(a): The key is that any $f(z)=\frac{az+b}{cz+d}$ preserves the cross ratio. It can be proved directly, but follows in a more elegant manner from the following as well:
The best if we consider $\mathbb C^2$ instead of $\mathbb C$ (the complex projective plane) and identify each $z\in\mathbb C$ to any $(az,a)$ for $a\in\mathbb C\setminus\{0\}$. If $(a,b) = (\lambda\cdot a,\lambda\cdot b)$ then they represent the same element of $\mathbb C$.
It has more benefits, for example $\infty$ can be smoothly interpreted as $(1,0)$ (represented also by any $(a,0)$).

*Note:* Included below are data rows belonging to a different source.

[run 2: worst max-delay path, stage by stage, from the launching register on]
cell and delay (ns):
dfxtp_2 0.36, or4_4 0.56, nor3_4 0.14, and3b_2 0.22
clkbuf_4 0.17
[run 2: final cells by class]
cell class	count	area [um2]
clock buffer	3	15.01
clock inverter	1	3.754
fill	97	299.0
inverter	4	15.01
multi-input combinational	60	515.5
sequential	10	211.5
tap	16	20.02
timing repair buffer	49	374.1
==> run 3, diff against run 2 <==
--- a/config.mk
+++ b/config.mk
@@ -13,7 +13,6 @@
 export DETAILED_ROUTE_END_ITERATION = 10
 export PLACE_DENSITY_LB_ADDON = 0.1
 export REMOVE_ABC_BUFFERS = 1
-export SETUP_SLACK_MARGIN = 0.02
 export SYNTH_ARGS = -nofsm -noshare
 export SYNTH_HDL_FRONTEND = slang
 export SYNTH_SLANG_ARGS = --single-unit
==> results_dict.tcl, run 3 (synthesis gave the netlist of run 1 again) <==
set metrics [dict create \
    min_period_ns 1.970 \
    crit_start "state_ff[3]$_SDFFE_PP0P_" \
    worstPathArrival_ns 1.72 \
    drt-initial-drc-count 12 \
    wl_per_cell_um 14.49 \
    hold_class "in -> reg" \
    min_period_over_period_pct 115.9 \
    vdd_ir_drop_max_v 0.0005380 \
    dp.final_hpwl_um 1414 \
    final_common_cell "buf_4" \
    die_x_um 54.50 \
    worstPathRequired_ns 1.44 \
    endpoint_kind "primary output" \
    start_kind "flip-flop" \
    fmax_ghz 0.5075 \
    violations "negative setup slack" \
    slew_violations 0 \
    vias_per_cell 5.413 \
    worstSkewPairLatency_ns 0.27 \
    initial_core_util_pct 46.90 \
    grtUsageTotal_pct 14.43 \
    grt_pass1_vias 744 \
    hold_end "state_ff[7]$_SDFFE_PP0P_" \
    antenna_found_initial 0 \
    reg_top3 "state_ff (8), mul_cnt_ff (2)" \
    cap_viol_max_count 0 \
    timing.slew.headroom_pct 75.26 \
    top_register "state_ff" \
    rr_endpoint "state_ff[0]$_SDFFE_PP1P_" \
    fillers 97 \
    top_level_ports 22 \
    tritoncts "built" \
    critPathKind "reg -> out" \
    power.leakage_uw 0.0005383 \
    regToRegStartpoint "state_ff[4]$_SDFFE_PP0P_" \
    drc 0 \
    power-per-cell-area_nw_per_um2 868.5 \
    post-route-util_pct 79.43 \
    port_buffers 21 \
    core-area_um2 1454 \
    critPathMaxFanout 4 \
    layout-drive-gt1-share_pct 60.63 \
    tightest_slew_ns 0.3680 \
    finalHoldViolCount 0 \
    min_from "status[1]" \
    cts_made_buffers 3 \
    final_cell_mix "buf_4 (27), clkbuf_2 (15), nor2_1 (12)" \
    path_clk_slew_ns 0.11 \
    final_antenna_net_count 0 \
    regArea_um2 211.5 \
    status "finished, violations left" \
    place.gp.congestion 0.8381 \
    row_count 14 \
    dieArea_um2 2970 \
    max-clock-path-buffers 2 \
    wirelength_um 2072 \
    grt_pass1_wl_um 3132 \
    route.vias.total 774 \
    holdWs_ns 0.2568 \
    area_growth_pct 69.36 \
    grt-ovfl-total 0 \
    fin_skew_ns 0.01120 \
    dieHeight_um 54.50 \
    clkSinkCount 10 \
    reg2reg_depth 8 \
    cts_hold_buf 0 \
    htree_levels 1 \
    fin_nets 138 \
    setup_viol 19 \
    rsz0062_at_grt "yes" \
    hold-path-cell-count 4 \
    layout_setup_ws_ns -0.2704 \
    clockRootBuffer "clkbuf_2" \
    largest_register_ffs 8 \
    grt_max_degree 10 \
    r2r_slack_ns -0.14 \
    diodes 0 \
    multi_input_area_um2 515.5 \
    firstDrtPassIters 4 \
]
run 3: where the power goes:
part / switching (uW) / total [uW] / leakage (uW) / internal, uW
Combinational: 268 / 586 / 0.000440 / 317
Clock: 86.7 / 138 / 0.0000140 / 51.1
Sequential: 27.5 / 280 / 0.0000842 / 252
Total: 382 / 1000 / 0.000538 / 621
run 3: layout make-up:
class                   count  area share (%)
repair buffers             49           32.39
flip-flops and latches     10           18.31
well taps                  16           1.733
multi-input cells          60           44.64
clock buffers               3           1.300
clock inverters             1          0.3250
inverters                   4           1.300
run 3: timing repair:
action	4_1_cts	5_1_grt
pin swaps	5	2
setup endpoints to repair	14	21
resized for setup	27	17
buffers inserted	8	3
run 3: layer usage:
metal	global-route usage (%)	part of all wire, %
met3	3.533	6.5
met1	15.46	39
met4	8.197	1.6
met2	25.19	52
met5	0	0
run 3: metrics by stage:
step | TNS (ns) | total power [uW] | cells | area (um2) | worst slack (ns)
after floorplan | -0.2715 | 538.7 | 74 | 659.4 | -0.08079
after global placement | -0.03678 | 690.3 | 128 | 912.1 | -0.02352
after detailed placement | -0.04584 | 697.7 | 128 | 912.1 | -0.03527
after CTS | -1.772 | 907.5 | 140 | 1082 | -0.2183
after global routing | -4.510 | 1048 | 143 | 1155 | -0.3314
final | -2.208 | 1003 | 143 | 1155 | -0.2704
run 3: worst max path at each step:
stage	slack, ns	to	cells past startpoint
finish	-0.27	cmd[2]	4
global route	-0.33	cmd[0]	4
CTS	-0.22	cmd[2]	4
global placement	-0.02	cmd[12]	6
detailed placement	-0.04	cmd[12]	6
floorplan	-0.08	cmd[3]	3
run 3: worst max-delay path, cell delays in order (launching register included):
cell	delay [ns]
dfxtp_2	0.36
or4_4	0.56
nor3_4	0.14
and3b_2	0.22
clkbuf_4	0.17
$ cat config.mk
export PLATFORM = sky130hd
export DESIGN_NAME = bitmap_block_allocator
export DESIGN_NICKNAME = d
export VERILOG_FILES = /design/src/rtl/bba_pkg.sv /design/src/rtl/bba_bitmap_sr.sv /design/src/rtl/bitmap_block_allocator.sv
export SDC_FILE = /design/constraint.sdc
export NUM_CORES = 1
export LEC_CHECK = 0
export ABC_AREA = 1
export BUFFER_PORTS_ARGS = -buffer_cell sky130_fd_sc_hd__clkbuf_2
export CORE_MARGIN = 2
export CORE_UTILIZATION = 30
export CTS_CLUSTER_DIAMETER = 100
export DETAILED_ROUTE_END_ITERATION = 8
export PLACE_DENSITY = 0.47
export SKIP_LAST_GASP = 1
export SYNTH_ARGS = -nofsm -noshare
export SYNTH_HDL_FRONTEND = slang
export SYNTH_SLANG_ARGS = --single-unit
$ cat constraint.sdc
create_clock -name clk -period 3 [get_ports clk]
set_clock_uncertainty 0.1 [all_clocks]
set_input_delay 0.45 -clock clk [delete_from_list [all_inputs] [get_ports clk]]
set_output_delay 0.45 -clock clk [all_outputs]
set_load 0.02 [all_outputs]
$ cat src/rtl/bba_pkg.sv
`timescale 1ns / 1ps
`default_nettype none

package bba_pkg;

  // Disk geometry.
  localparam int CYLINDERS         = 8;
  localparam int BITS_PER_CYLINDER = 8;
  localparam int RECORDS_PER_TRACK = 4;
  localparam int MAX_RESULTS       = 64;

  localparam int TOTAL_BLOCKS = CYLINDERS * BITS_PER_CYLINDER;
  localparam int TRACKS       = (BITS_PER_CYLINDER + RECORDS_PER_TRACK - 1) / RECORDS_PER_TRACK;

  // Counter widths for the bitmap walk.
  localparam int CYL_W  = (CYLINDERS > 1) ? $clog2(CYLINDERS) : 1;
  localparam int BIT_W  = $clog2(BITS_PER_CYLINDER);
  localparam int REC_W  = (RECORDS_PER_TRACK > 1) ? $clog2(RECORDS_PER_TRACK) : 1;
  localparam int TRK_W  = (TRACKS > 1) ? $clog2(TRACKS) : 1;
  localparam int FREE_W = $clog2(TOTAL_BLOCKS + 1);
  localparam int POS_W  = $clog2(3 * RECORDS_PER_TRACK + 4);

  // Request kinds.
  localparam logic KIND_ALLOC = 1'b0;
  localparam logic KIND_FREE  = 1'b1;

  // Result status codes.
  localparam logic [1:0] ST_ALLOC   = 2'd0;
  localparam logic [1:0] ST_FREED   = 2'd1;
  localparam logic [1:0] ST_NOSPACE = 2'd2;
  localparam logic [1:0] ST_BADADDR = 2'd3;

  typedef struct packed {
    logic       kind;
    logic [6:0] block_count;
    logic [3:0] cylinder;
    logic [1:0] track;
    logic [1:0] record;
  } bba_in_t;

  typedef struct packed {
    logic [1:0] status;
    logic       has_block;
    logic [2:0] out_cylinder;
    logic       out_track;
    logic [1:0] out_record;
    logic       last;
  } bba_out_t;

  // Control from the sequencer to the bitmap shift register.
  typedef struct packed {
    logic step;
    logic head_next;
  } bba_map_ctl_t;

endpackage

`default_nettype wire

$ cat src/rtl/bba_bitmap_sr.sv
`timescale 1ns / 1ps
`default_nettype none

// Circular shift register holding the used-block bitmap. The bit at index 0
// is the block under the walk position; each step rotates by one bit and
// writes back the (possibly updated) head bit at the top.
module bba_bitmap_sr (
  input  wire                        clk,
  input  wire                        rst_n,
  input  wire bba_pkg::bba_map_ctl_t ctl,
  output logic                       head
);
  import bba_pkg::*;

  logic [TOTAL_BLOCKS-1:0] map_r;
  logic [TOTAL_BLOCKS-1:0] map_nxt;

  // Rotate one position per step, replacing the head bit on its way around.
  always_comb begin
    map_nxt = map_r;
    if (ctl.step) begin
      map_nxt = {ctl.head_next, map_r[TOTAL_BLOCKS-1:1]};
    end
  end

  always_ff @(posedge clk) begin
    if (!rst_n) begin
      map_r <= '0;
    end else begin
      map_r <= map_nxt;
    end
  end

  assign head = map_r[0];

endmodule

`default_nettype wire

$ cat src/rtl/bitmap_block_allocator.sv
`timescale 1ns / 1ps
`default_nettype none

// Channel  Direction  Word      Handshake
// in_      input      bba_in_t  in_valid / in_ready
// out_     output     bba_out_t out_valid / out_ready
//
// An allocate word walks the whole bitmap once, one bit per cycle through a
// rotating shift register while no claim waits on a stalled output: all
// CYLINDERS * BITS_PER_CYLINDER (64) bits; a free word walks it too, then replies.
// Zero-block requests, refused requests and bad addresses reply without a walk.
// A stalled output holds the walk on the next free bit it has to claim.
// Reset (rst_n, synchronous) marks every block free; no clearing pass.
module bitmap_block_allocator (
  input  wire                     clk,
  input  wire                     rst_n,
  input  wire                     in_valid,
  output logic                    in_ready,
  input  wire bba_pkg::bba_in_t   in_word,
  output logic                    out_valid,
  input  wire                     out_ready,
  output bba_pkg::bba_out_t       out_word
);
  import bba_pkg::*;

  typedef enum logic [2:0] {
    S_IDLE  = 3'b001,
    S_WALK  = 3'b010,
    S_REPLY = 3'b100
  } state_t;

  localparam logic [CYL_W-1:0] CYL_LAST = CYL_W'(CYLINDERS - 1);
  localparam logic [BIT_W-1:0] BIT_LAST = BIT_W'(BITS_PER_CYLINDER - 1);
  localparam logic [REC_W-1:0] REC_LAST = REC_W'(RECORDS_PER_TRACK - 1);

  state_t            state_r, state_nxt;
  logic              mode_free_r, mode_free_nxt;
  logic [6:0]        rem_r, rem_nxt;
  logic [FREE_W-1:0] free_total_r, free_total_nxt;
  logic [CYL_W-1:0]  cyl_r, cyl_nxt;
  logic [BIT_W-1:0]  bit_r, bit_nxt;
  logic [REC_W-1:0]  rec_r, rec_nxt;
  logic [TRK_W-1:0]  trk_r, trk_nxt;
  logic [CYL_W-1:0]  tgt_cyl_r, tgt_cyl_nxt;
  logic [BIT_W-1:0]  tgt_bit_r, tgt_bit_nxt;
  logic [1:0]        reply_st_r, reply_st_nxt;
  logic              out_valid_r, out_valid_nxt;
  bba_out_t          out_word_r, out_word_nxt;

  bba_map_ctl_t      map_ctl;
  logic              head;
  logic              can_load;
  logic              load;
  bba_out_t          load_word;
  logic              at_end;
  logic              at_target;
  logic              bad_addr;
  logic [POS_W-1:0]  free_pos;

  bba_bitmap_sr u_map (
    .clk   (clk),
    .rst_n (rst_n),
    .ctl   (map_ctl),
    .head  (head)
  );

  assign in_ready  = (state_r == S_IDLE);
  assign can_load  = !out_valid_r || out_ready;
  assign at_end    = (cyl_r == CYL_LAST) && (bit_r == BIT_LAST);
  assign at_target = (cyl_r == tgt_cyl_r) && (bit_r == tgt_bit_r);

  // Bit index of the block named by a free request.
  assign free_pos = POS_W'(in_word.track) * POS_W'(RECORDS_PER_TRACK) + POS_W'(in_word.record);
  assign bad_addr = (int'(in_word.cylinder) > CYLINDERS - 1) ||
                    (int'(free_pos) > BITS_PER_CYLINDER - 1);

  // Sequencer: decode the request, walk the bitmap, emit the results.
  always_comb begin
    state_nxt         = state_r;
    mode_free_nxt     = mode_free_r;
    rem_nxt           = rem_r;
    free_total_nxt    = free_total_r;
    cyl_nxt           = cyl_r;
    bit_nxt           = bit_r;
    rec_nxt           = rec_r;
    trk_nxt           = trk_r;
    tgt_cyl_nxt       = tgt_cyl_r;
    tgt_bit_nxt       = tgt_bit_r;
    reply_st_nxt      = reply_st_r;
    map_ctl.step      = 1'b0;
    map_ctl.head_next = head;
    load              = 1'b0;
    load_word         = '0;

    unique case (state_r)
      S_IDLE: begin
        if (in_valid) begin
          if (in_word.kind == KIND_ALLOC) begin
            if (in_word.block_count == '0) begin
              reply_st_nxt = ST_ALLOC;
              state_nxt    = S_REPLY;
            end else if ((int'(in_word.block_count) > int'(free_total_r)) ||
                         (int'(in_word.block_count) > MAX_RESULTS)) begin
              reply_st_nxt = ST_NOSPACE;
              state_nxt    = S_REPLY;
            end else begin
              rem_nxt       = in_word.block_count;
              mode_free_nxt = 1'b0;
              state_nxt     = S_WALK;
            end
          end else begin
            if (bad_addr) begin
              reply_st_nxt = ST_BADADDR;
              state_nxt    = S_REPLY;
            end else begin
              tgt_cyl_nxt   = CYL_W'(in_word.cylinder);
              tgt_bit_nxt   = BIT_W'(free_pos);
              mode_free_nxt = 1'b1;
              state_nxt     = S_WALK;
            end
          end
        end
      end

      S_WALK: begin
        if (!mode_free_r && (rem_r != '0) && !head) begin
          // Free bit still wanted: claim it once the output slot is open.
          if (can_load) begin
            load                   = 1'b1;
            load_word.status       = ST_ALLOC;
            load_word.has_block    = 1'b1;
            load_word.out_cylinder = 3'(cyl_r);
            load_word.out_track    = 1'(trk_r);
            load_word.out_record   = 2'(rec_r);
            load_word.last         = (rem_r == 7'd1);
            map_ctl.head_next      = 1'b1;
            map_ctl.step           = 1'b1;
            rem_nxt                = rem_r - 7'd1;
            free_total_nxt         = free_total_r - FREE_W'(1);
          end
        end else if (mode_free_r && at_target) begin
          map_ctl.head_next = 1'b0;
          map_ctl.step      = 1'b1;
          if (head) begin
            free_total_nxt = free_total_r + FREE_W'(1);
          end
        end else begin
          map_ctl.step = 1'b1;
        end

        // Advance the walk position in step with the rotation.
        if (map_ctl.step) begin
          if (bit_r == BIT_LAST) begin
            bit_nxt = '0;
            rec_nxt = '0;
            trk_nxt = '0;
            cyl_nxt = at_end ? '0 : cyl_r + CYL_W'(1);
          end else begin
            bit_nxt = bit_r + BIT_W'(1);
            if (rec_r == REC_LAST) begin
              rec_nxt = '0;
              trk_nxt = trk_r + TRK_W'(1);
            end else begin
              rec_nxt = rec_r + REC_W'(1);
            end
          end
          if (at_end) begin
            if (mode_free_r) begin
              reply_st_nxt = ST_FREED;
              state_nxt    = S_REPLY;
            end else begin
              state_nxt = S_IDLE;
            end
          end
        end
      end

      S_REPLY: begin
        if (can_load) begin
          load           = 1'b1;
          load_word      = '0;
          load_word.status = reply_st_r;
          load_word.last = 1'b1;
          state_nxt      = S_IDLE;
        end
      end

      default: begin
        state_nxt = S_IDLE;
      end
    endcase
  end

  // Output register separates the walk from the consumer.
  always_comb begin
    out_valid_nxt = out_valid_r;
    out_word_nxt  = out_word_r;
    if (load) begin
      out_valid_nxt = 1'b1;
      out_word_nxt  = load_word;
    end else if (out_ready) begin
      out_valid_nxt = 1'b0;
    end
  end

  always_ff @(posedge clk) begin
    if (!rst_n) begin
      state_r      <= S_IDLE;
      mode_free_r  <= 1'b0;
      rem_r        <= '0;
      free_total_r <= FREE_W'(TOTAL_BLOCKS);
      cyl_r        <= '0;
      bit_r        <= '0;
      rec_r        <= '0;
      trk_r        <= '0;
      out_valid_r  <= 1'b0;
    end else begin
      state_r      <= state_nxt;
      mode_free_r  <= mode_free_nxt;
      rem_r        <= rem_nxt;
      free_total_r <= free_total_nxt;
      cyl_r        <= cyl_nxt;
      bit_r        <= bit_nxt;
      rec_r        <= rec_nxt;
      trk_r        <= trk_nxt;
      out_valid_r  <= out_valid_nxt;
    end
  end

  // Payload registers carry no reset.
  always_ff @(posedge clk) begin
    tgt_cyl_r  <= tgt_cyl_nxt;
    tgt_bit_r  <= tgt_bit_nxt;
    reply_st_r <= reply_st_nxt;
    out_word_r <= out_word_nxt;
  end

  assign out_valid = out_valid_r;
  assign out_word  = out_word_r;

endmodule

`default_nettype wire

== Yosys cells after proc, flatten, opt, wreduce, memory -nomap -nowiden ==
Cells that the tools add are included.

* Bits in registers: 110
* Latch bits: 0
* Memory bits (writable): 0
* Bits in read-only memories: 0
* Bits of input ports: 20
* Output and inout bits: 12
* Logic and storage cells: 138
* Memories kept: 0

* Add/sub/neg operators: 8
* Multiply operators: 0
* Div/mod/pow operators: 0
* Magnitude comparators: 4
* Equality and inequality tests: 25
* Shifts and indexed selects: 0
* Muxes and demuxes: 54
* Bitwise operators: 1
* Reduce and logical (&&, ||, !) cells: 27

{| class="wikitable"
|+ Operator list
! kind !! number
|-
| $mux 7 || 10
|-
| $mux 3 || 11
|-
| $mux 2 || 14
|-
| $ne 2x2->1 const B || 14
|-
| $pmux 10 s2 || 1
|-
| $mux 8 || 2
|-
| $pmux 7 s2 || 1
|-
| $reduce_and 7->1 || 2
|-
| $sub 7x1->7 const B || 2
|-
| $reduce_and 4->1 || 3
|-
| $mux 1 || 11
|-
| $mux 10 || 1
|-
| $reduce_bool 2->1 || 5
|-
| $eq 3x3->1 const B || 3
|-
| $pmux 3 s3 || 1
|-
| $gt 4x3->1 const B || 2
|-
| $add 7x1->7 const B || 1
|-
| $eq 7x1->1 const B || 1
|-
| $gt 7x7->1 || 1
|-
| $gt 7x7->1 const B || 1
|-
| $logic_not 7->1 || 1
|-
| $reduce_bool 7->1 || 1
|-
| $add 3x1->3 const B || 2
|-
| $eq 3x3->1 || 2
|-
| 17 further kinds || 26
|}

== Logic depth before layout (Yosys ltp) ==
Gate-level depths: netlist (run 1).

* Depth in word-level cells: 8
* Mapped depth: 16
* Gate-level depth less buffers: 16

== By module ==
A second synthesis (run 1) with hierarchy kept.

* Cell total of the unflattened synthesis: 782
* Area total of the unflattened synthesis: 5489.0 um^2

{| class="wikitable"
|+ Modules (own cells, without submodules)
! module !! times used !! cells each !! area each (um^2) !! seq. area each (um^2)
|-
| bitmap_block_allocator || 1 || 377 || 2819.0 || 1101.1
|-
| bba_bitmap_sr || 1 || 405 || 2670.1 || 1281.2
|}

== Worst setup path before layout (run 1) ==
OpenSTA, ideal clock, no wires.

* Kind: reg2reg
* Start point: reg rem_r[0]
* End point: reg free_total_r[6]
* Setup time: 0.120 ns
* Arrival time: 2.051 ns
* Data required time: 2.780 ns
* Path slack: 0.729 ns
* Cell stages (with the launch flop): 17
* Path buffers: 0
* Clock period less this slack: 2.271 ns
* Cell sequence: dfxtp_1 > inv_1 > ha_1 > nand2_2 > nor2_4 > nand2_4 > nand2_1 > inv_1 > ha_1 > a21oi_1 > o21ai_0 > nor2_1 > inv_1 > nand2_1 > nand2_1 > nand3_1 > nand3_1

* Longest elaborated chain between the ends: 5
* Elaborated cells between the ends (all ways): 8
* Classes of those cells: eq/ne (1); mux (1); reduce/logical (6)

{| class="wikitable"
|+ RTL lines
! what !! line !! source
|-
| start: declaration || bitmap_block_allocator.sv:38 || <nowiki>logic [6:0] rem_r, rem_nxt;</nowiki>
|-
| start signal: assignment || bitmap_block_allocator.sv:220 || <nowiki>rem_r <= rem_nxt;</nowiki>
|-
| $reduce_bool 7->1 * || bitmap_block_allocator.sv:126 || <nowiki>if (!mode_free_r && (rem_r != '0) && !head) begin</nowiki>
|-
| $logic_and 1x1->1 * (2 in a row) || bitmap_block_allocator.sv:126 ||
|-
| $ne 2x2->1 (no source line) or $reduce_bool 2->1 (tied branches) || -- ||
|-
| $reduce_and 4->1 (no source line) || -- ||
|-
| end signal: assignment || bitmap_block_allocator.sv:211 || <nowiki>free_total_r <= FREE_W'(TOTAL_BLOCKS);</nowiki>
|-
| end signal: assignment || bitmap_block_allocator.sv:221 || <nowiki>free_total_r <= free_total_nxt;</nowiki>
|-
| end: declaration || bitmap_block_allocator.sv:39 || <nowiki>logic [FREE_W-1:0] free_total_r, free_total_nxt;</nowiki>
|}

Mark *: on every way between the ends. The rest lies on a longest branch, timed or not.
A chain may end at the register's enable or synchronous reset.

== Worst setup path after layout (run 1) ==
Same ends and word-level chain as after synthesis.

==> run metrics, run 1 <==
total power=3450 µW; CP top delay family=simple AND/OR/NAND/NOR gates; Cell Area, Synth=4970 µm²; Final Max Slew Viols=0; nets=697; top post-synthesis cells by count=168 x nor2_1, 92 x dfxtp_1, 75 x o21ai_0; setup_tns=0 ns; Worst Hold End=tgt_bit_r[2]; Ys Warns=0; TritonRoute pass-1 iters=4; Slew Limit Headroom=53.4%; crit-path max FO=7; Worst-Margin Slew=0.700 ns; top cell type's share of synthesized area=37.1%; Placed Cells=866; # diodes=0; port bufs=31; largest net degree at the start of global routing=55; crit path buf inv count=3; # setup viols final=0; Top-Level Pins=32; MaxCap Viol Count=0; Yosys reg bits=110; Sink Count=110; clk slew on worst S/H paths=0.07 ns; Final Wtd Congestion=0.791; Final Cycle Share=87.0%; setup slack, reg-to-reg=0.39 ns; DIE HEIGHT=133 µm; syn nets=674; Peak Freq=0.383 GHz; worst path cell trace=inv_1 > ha_1 > nand2_2 > nor2_4 > nand2_4 > nand2_1 > inv_1 > ha_1 > a21oi_1 > o21ai_0 > nor2_1 > inv_1 > nand2_1 > nand2_1 > nand3_1 > nand3_1; die area=17600 µm²; worst skew pair latency=0.36 ns; Post-synth top flop=dfxtp_1; Distinct cells, synth=37; CP peak stage delay=0.40 ns; First DRT Iteration DRCs=284; Post-Syn Instances=634; status=complete, no violations; Required @ worst endpoint=3.14 ns; Worst R2R Path Depth=16; # H-tree levels=3; die width=133 µm; Area Growth Syn to Fin=12.8%; post-detail-place hpwl=6870 µm; Synth area leader=dfxtp_1; reg-to-reg critical path endpoint=free_total_r[6]; CP Launch Type=flip-flop; Core Footprint=16400 µm²; Hold WC Path Type=in2reg; CTS Buffer Depth=2; Hold Slack=0.166 ns; vias in the first global route=3660; CTS root buf=clkbuf_16; R2R Path Start=rem_r[0]; most common cell in the synthesized netlist=nor2_1; Fillers=1748; fin crit period=2.61 ns; initial antenna violation count=0; hold_buf cts=0; final cell utilization of the core=34.2%; Worst EP arrival=2.75 ns; Non-Filler Instances=882; grt ovf=0; crit path kind=reg2reg; FP Rows=47; global-route wire length before repair=17400 µm; crit end category=flip-flop; total CTS buffers=9; Max IR drop VDD=0.000359 V; Routed Antenna Nets=0; Hold Crit Depth=1; DRT met1 WL=5020 µm; CTS tree=yes; syn_area_per_cell=7.84 µm²; Remaining DRCs=0; routed len/inst=11.5 µm; sequential area share after synthesis=47.9%; post_cts resized=0; met2 WL post-DR=4600 µm; Crit-path slowest cell=dfxtp_1; max layer used=met4; final wirelength=10100 µm; top post-synthesis cells by area=dfxtp_1 37%, nor2_1 13%, edfxtp_1 11%, o21ai_0 7.6%, nand2_1 5.6%; final-report hold violation count=0; Vias/cell=4.49; detailed-route via count=3963; Post-synth ARST share=0%; All-Layer GR Usage=12.0%; WL met3=375 µm; EDFF count, synth=18; hold path start=in_word[2]; fraction of layout cells with a size suffix above 1=12.1%; unrepaired setup endpoints after global routing=no; Post-CTS Setup Inserts=0; Pleak=0.00229 µW; starting density of the core=30.3%; Pwr Density=615 nW/µm²
==> area by class of cell <==
type,count,area [µm²],area share [%]
clock buffers,13,260,4.64
clock inverters,3,18.8,0.335
inverters,54,205,3.66
multi-input cells,445,2250,40.2
flip-flops and latches,110,2380,42.5
well taps,220,275,4.91
repair buffers,37,213,3.79
==> kinds of logic (layout without fill, tap and decap cells) <==
family,count (synthesis),after routing,synth area share (%)
XOR/XNOR,6,6,1.06
flip-flops,110,110,47.9
adder cells (fa/ha/maj),20,20,5.19
buffers and inverters,79,107,6.77
AO/OA/AOI/OAI,116,116,12.2
AND/OR/NAND/NOR,303,303,26.8
==> worst max-delay path by stage <==
stage,cells past startpoint,startpoint,to
after global placement,16,rem_r[0],free_total_r[6]
after detailed placement,16,rem_r[0],free_total_r[6]
after CTS,16,rem_r[0],free_total_r[6]
final,16,rem_r[0],free_total_r[6]
after floorplan,16,rem_r[0],free_total_r[6]
after global routing,16,rem_r[0],free_total_r[6]
==> sequential cells by signal (all words and copies together) (netlist names) <==
name / cells
tgt_cyl_r: 3
rem_r: 7
reply_st_r: 2
rec_r: 2
bit_r: 3
out_word: 10
u_map.map_r: 64
trk_r: 1
mode_free_r: 1
state_r: 3
out_valid: 1
free_total_r: 7
tgt_bit_r: 3
cyl_r: 3
==> routing by layer <==
metal	global-route usage [%]	vias to the layer above
li1	-	2104
met5	0	-
met1	15.3	1800
met3	3.75	12
met4	3.88	0
met2	19.4	47
==> per-stage QoR <==
| step | instance area [µm²] | worst slack (ns) |
|---|---|---|
| floorplan | 4970 | 0.729 |
| finish | 5610 | 0.389 |
| CTS | 5610 | 0.382 |
| detailed placement | 5330 | 0.400 |
| global placement | 5330 | 0.531 |
| global route | 5610 | 0.101 |
==> power breakdown <==
| part | internal, µW | switching (µW) | total (µW) |
|---|---|---|---|
| registers | 1570 | 45.3 | 1610 |
| logic | 237 | 462 | 699 |
| clock network | 610 | 529 | 1140 |
| total | 2410 | 1040 | 3450 |
==> worst register-to-register path, delay by kind of cell (launching register included) <==
| kind | cells | cell delay (ns) |
|---|---|---|
| compound gates | 2 | 0.30 |
| flops | 1 | 0.40 |
| simple gates | 9 | 0.77 |
| fa+ha+maj | 2 | 0.55 |
| buf+inv | 3 | 0.39 |
==> cell usage in the layout (no fill, tap or decap), types with 5 or more instances in the layout <==
cell	n
inv_1	47
nor2_1	168
inv_2	6
nand2_2	5
nand2_1	74
clkbuf_16	9
edfxtp_1	18
nor3_1	6
nand3_1	26
buf_4	5
a21oi_1	28
o21ai_0	75
ha_1	19
clkbuf_2	31
dfxtp_1	92
nand4_1	5
Power figures use the tool's default switching activity.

Lemma: Assume that ${\bf u},{\bf v}\in\mathbb C^2$ are given [representing $u,v\in\mathbb C$], and ${\bf w}={\bf u}+\alpha\cdot{\bf v}$, ${\bf z}={\bf u}+\beta\cdot{\bf v}$. Then
$$(uvwz) = \displaystyle\frac\alpha\beta $$
Lemma: For $f$ as above, and if $z\in\mathbb C\cup\{\infty\}$ is represented by $\bf z$, $f(z)$ is represented by
$$\left[\begin{array}{cc} a&b\\c&d \end{array}\right]\cdot {\bf z}$$
Ok, so, suppose we know $f$ preserves the cross ratio, and that $f(z_2)=1$, $f(z_3)=0$, $f(z_4)=\infty$. Then,
$$(z_1 z_2 z_3 z_4) = (f(z_1),1,0,\infty) = \text{by def.}= \displaystyle\frac{f(z_1)-0}{1-0} = f(z_1)$$
One direction of (b) is exactly my first statement up there, and the other direction is the existence of such $f$: For given different $w_2,w_3,w_4$, it is relatively easy to construct an $f$ such that $f(w_2)=1,\ f(w_3)=0,\ f(w_4)=\infty$.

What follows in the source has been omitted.